Newport2Newport,
Your query letter is excellent.
I read some other threads you started and I can tell you have already done much of the research I am just starting.
I started a query letter months ago and realized I wasn't saying what I really wanted to say. The thing is, my story has many traumatic events in it and I don't want it to seem as if I've written a book about any specific event, but if I mention any one of those events in the query it seems to shout "this is a book about rape, drugs, recovery, or abuse" when in actuality it isn't. It's a book about using the body as a landscape to discover my story, yes, but also the stories of other people.

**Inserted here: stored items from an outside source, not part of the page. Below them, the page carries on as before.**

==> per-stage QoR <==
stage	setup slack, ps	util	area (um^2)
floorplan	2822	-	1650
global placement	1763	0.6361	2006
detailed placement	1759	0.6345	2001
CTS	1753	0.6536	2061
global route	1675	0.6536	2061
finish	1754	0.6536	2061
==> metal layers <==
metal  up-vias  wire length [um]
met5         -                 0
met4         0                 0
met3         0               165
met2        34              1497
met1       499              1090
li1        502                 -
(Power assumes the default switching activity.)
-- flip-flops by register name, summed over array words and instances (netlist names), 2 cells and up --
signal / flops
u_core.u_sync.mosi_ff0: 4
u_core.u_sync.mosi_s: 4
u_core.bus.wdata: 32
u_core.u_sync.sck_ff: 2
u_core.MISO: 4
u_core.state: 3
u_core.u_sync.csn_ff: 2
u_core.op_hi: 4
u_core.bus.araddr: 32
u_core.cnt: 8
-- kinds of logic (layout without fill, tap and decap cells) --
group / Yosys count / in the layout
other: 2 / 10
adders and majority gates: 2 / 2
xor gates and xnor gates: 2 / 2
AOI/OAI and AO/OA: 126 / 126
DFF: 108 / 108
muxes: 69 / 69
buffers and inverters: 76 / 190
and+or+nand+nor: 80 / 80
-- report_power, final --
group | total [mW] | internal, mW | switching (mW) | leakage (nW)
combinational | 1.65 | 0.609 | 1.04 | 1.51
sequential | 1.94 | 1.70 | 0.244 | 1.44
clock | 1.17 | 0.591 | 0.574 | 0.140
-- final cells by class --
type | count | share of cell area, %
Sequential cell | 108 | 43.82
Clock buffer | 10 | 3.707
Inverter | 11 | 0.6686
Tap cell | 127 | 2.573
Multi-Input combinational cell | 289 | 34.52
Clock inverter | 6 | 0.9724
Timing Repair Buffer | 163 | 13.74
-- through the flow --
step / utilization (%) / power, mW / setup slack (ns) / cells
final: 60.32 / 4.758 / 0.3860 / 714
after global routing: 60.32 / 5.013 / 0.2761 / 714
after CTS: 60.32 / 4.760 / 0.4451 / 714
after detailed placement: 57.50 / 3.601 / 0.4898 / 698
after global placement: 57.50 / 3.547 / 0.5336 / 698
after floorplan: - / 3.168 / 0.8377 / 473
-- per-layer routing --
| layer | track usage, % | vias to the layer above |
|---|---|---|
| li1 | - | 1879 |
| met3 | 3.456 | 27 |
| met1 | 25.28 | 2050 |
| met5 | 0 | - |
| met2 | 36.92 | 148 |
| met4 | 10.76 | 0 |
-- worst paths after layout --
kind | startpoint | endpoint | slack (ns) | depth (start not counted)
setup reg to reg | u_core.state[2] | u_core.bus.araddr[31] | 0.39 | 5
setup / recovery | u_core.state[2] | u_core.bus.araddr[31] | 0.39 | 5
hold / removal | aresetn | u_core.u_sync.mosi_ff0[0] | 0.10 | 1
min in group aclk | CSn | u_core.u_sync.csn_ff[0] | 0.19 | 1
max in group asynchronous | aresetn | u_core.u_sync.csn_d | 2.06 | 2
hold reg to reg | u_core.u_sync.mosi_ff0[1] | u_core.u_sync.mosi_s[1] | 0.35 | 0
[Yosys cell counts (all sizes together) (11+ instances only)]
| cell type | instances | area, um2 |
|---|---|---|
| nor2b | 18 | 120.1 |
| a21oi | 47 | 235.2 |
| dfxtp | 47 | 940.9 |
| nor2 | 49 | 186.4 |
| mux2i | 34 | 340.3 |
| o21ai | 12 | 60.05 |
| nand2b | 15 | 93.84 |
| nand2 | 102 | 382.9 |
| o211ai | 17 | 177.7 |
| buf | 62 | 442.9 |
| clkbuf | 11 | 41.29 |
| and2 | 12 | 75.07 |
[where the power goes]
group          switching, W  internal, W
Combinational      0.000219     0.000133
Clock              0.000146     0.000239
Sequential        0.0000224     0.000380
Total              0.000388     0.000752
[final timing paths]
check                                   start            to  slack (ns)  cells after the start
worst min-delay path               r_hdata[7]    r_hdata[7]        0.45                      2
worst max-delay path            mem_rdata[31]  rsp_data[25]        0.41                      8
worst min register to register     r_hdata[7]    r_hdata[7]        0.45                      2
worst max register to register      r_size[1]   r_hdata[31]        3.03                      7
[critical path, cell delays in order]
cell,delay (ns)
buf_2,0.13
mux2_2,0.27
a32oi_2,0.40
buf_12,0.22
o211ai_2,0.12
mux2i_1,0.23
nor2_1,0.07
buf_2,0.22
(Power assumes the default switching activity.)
[config.mk]
export PLATFORM = sky130hd
export DESIGN_NAME = alu181_nibble_sequencer
export DESIGN_NICKNAME = d
export VERILOG_FILES = /design/src/rtl/alu181_nibble_sequencer_pkg.sv /design/src/rtl/alu181_nibble_sequencer.sv
export SDC_FILE = /design/constraint.sdc
export NUM_CORES = 1
export LEC_CHECK = 0
export CAP_MARGIN = 25
export CORE_UTILIZATION = 30
export DETAILED_ROUTE_END_ITERATION = 8
export SETUP_SLACK_MARGIN = 0.15
export SYNTH_ARGS = -nofsm -noshare
export SYNTH_HDL_FRONTEND = slang
export SYNTH_SLANG_ARGS = --single-unit
[constraint.sdc]
create_clock -name clk -period 1.5 [get_ports clk]
set_input_delay 0.15 -clock clk [delete_from_list [all_inputs] [get_ports clk]]
set_output_delay 0.15 -clock clk [all_outputs]
set_load 0.005 [all_outputs]
`src/rtl/nibble_scatter.sv`:
```
// nibble_scatter
// Scatters the nibble lanes of each accepted input beat into chosen positions
// of a wide output word. The word is offered downstream once every position
// has been written, or earlier on a flush, and is held until it is taken.
//
// Ports
//   clk        : clock, all state changes on the rising edge
//   rst        : synchronous active-high reset
//   in_valid   : input beat valid
//   in_ready   : block can accept a beat (low while a word is held)
//   data_in    : LANES nibbles, lane i at [DATA_WIDTH*i +: DATA_WIDTH]
//   wDest      : per lane 5-bit field {dest[3:0], enable}
//   flush      : offer the partially filled word
//   data_out   : assembled word, position p at [DATA_WIDTH*p +: DATA_WIDTH]
//   fill_mask  : positions written since the last emit
//   out_valid  : assembled word offered
//   out_ready  : downstream takes the word
//   wBusy      : a word is held (same as out_valid)
//   err        : sticky collision flag, cleared only by reset
//
// state | meaning
// IDLE  | no position written yet
// FILL  | some positions written, word not yet complete
// HOLD  | word offered on data_out, waiting for out_ready
module nibble_scatter #(
  parameter int DATA_WIDTH = 4,
  parameter int LANES      = 4,
  parameter int POSITIONS  = 16
) (
  input  logic                             clk,
  input  logic                             rst,
  input  logic                             in_valid,
  output logic                             in_ready,
  input  logic [LANES*DATA_WIDTH-1:0]      data_in,
  input  logic [LANES*5-1:0]               wDest,
  input  logic                             flush,
  output logic [POSITIONS*DATA_WIDTH-1:0]  data_out,
  output logic [POSITIONS-1:0]             fill_mask,
  output logic                             out_valid,
  input  logic                             out_ready,
  output logic                             wBusy,
  output logic                             err
);

  localparam int FIELD_W = 5;
  localparam int DEST_W  = 4;
  localparam int OUT_W   = POSITIONS * DATA_WIDTH;

  typedef enum logic [1:0] {
    IDLE = 2'd0,
    FILL = 2'd1,
    HOLD = 2'd2
  } state_t;

  state_t                 state;
  logic [OUT_W-1:0]       dataReg;
  logic [POSITIONS-1:0]   maskReg;
  logic                   errReg;

  logic [OUT_W-1:0]       nextData;
  logic [POSITIONS-1:0]   nextMask;
  logic [POSITIONS-1:0]   mergedMask;
  logic                   collision;
  logic                   anyEnable;
  logic                   hit;
  logic                   accept;
  logic                   commit;

  assign accept = in_valid && in_ready;
  assign commit = accept && anyEnable;

  // Lanes are visited in ascending order so a higher lane overwrites a lower
  // one aimed at the same position. A lane collides if its position was
  // already filled by an earlier beat or by a lower lane of this beat.
  always_comb begin
    nextData  = dataReg;
    nextMask  = maskReg;
    collision = 1'b0;
    anyEnable = 1'b0;
    hit       = 1'b0;
    for (int i = 0; i < LANES; i++) begin
      anyEnable = anyEnable | wDest[i*FIELD_W];
    end
    for (int p = 0; p < POSITIONS; p++) begin
      hit = 1'b0;
      for (int i = 0; i < LANES; i++) begin
        if (wDest[i*FIELD_W] && (wDest[i*FIELD_W+1 +: DEST_W] == DEST_W'(p))) begin
          if (hit || maskReg[p]) begin
            collision = 1'b1;
          end
          nextData[p*DATA_WIDTH +: DATA_WIDTH] = data_in[i*DATA_WIDTH +: DATA_WIDTH];
          hit = 1'b1;
        end
      end
      if (hit) begin
        nextMask[p] = 1'b1;
      end
    end
  end

  // Mask as it will stand after this edge; drives the IDLE/FILL/HOLD choice
  // so a flush arriving with a beat still includes that beat.
  assign mergedMask = commit ? nextMask : maskReg;

  always_ff @(posedge clk) begin
    if (rst) begin
      state   <= IDLE;
      dataReg <= '0;
      maskReg <= '0;
      errReg  <= 1'b0;
    end else begin
      case (state)
        IDLE, FILL: begin
          if (commit) begin
            dataReg <= nextData;
            maskReg <= nextMask;
            errReg  <= errReg | collision;
          end
          if ((&mergedMask) || (flush && (|mergedMask))) begin
            state <= HOLD;
          end else if (|mergedMask) begin
            state <= FILL;
          end else begin
            state <= IDLE;
          end
        end
        HOLD: begin
          if (out_ready) begin
            dataReg <= '0;
            maskReg <= '0;
            state   <= IDLE;
          end
        end
        default: begin
          state <= IDLE;
        end
      endcase
    end
  end

  assign data_out  = dataReg;
  assign fill_mask = maskReg;
  assign out_valid = (state == HOLD);
  assign wBusy     = (state == HOLD);
  assign in_ready  = (state != HOLD);
  assign err       = errReg;

endmodule

```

Here's where I get hung up. My point is we each have a story to tell, but many have differing reasons for not being able to tell it. My inability to tell my story was different from my patients. They can't speak. I suffered memory loss from a trauma and then went on to live a life that was designed to help me forget (among other things). It wasn't until I learned to read my patients skin I learned to read my life, although I never remembered the first time my mind split, I found a way to reconcile the partial memory and move forward into a more meaningful way of living. Okay, that's the long of it, but that's all tell. How do I "show" that in a query without mentioning each patient and what I learned about myself from them? I'm sure I'm complicating this, but it does seem like a complex story to me.
Maybe I should post what I've written so far and let you all help me?
My next question has to do with the table of contents. I've written memoir, not a text book. How in the world do you formulate a t of c for memoir when the chapters are just numbers?
Oh boy, I do have many questions.
Your book, by the way, sounds fabulous. Have you had any luck shopping it?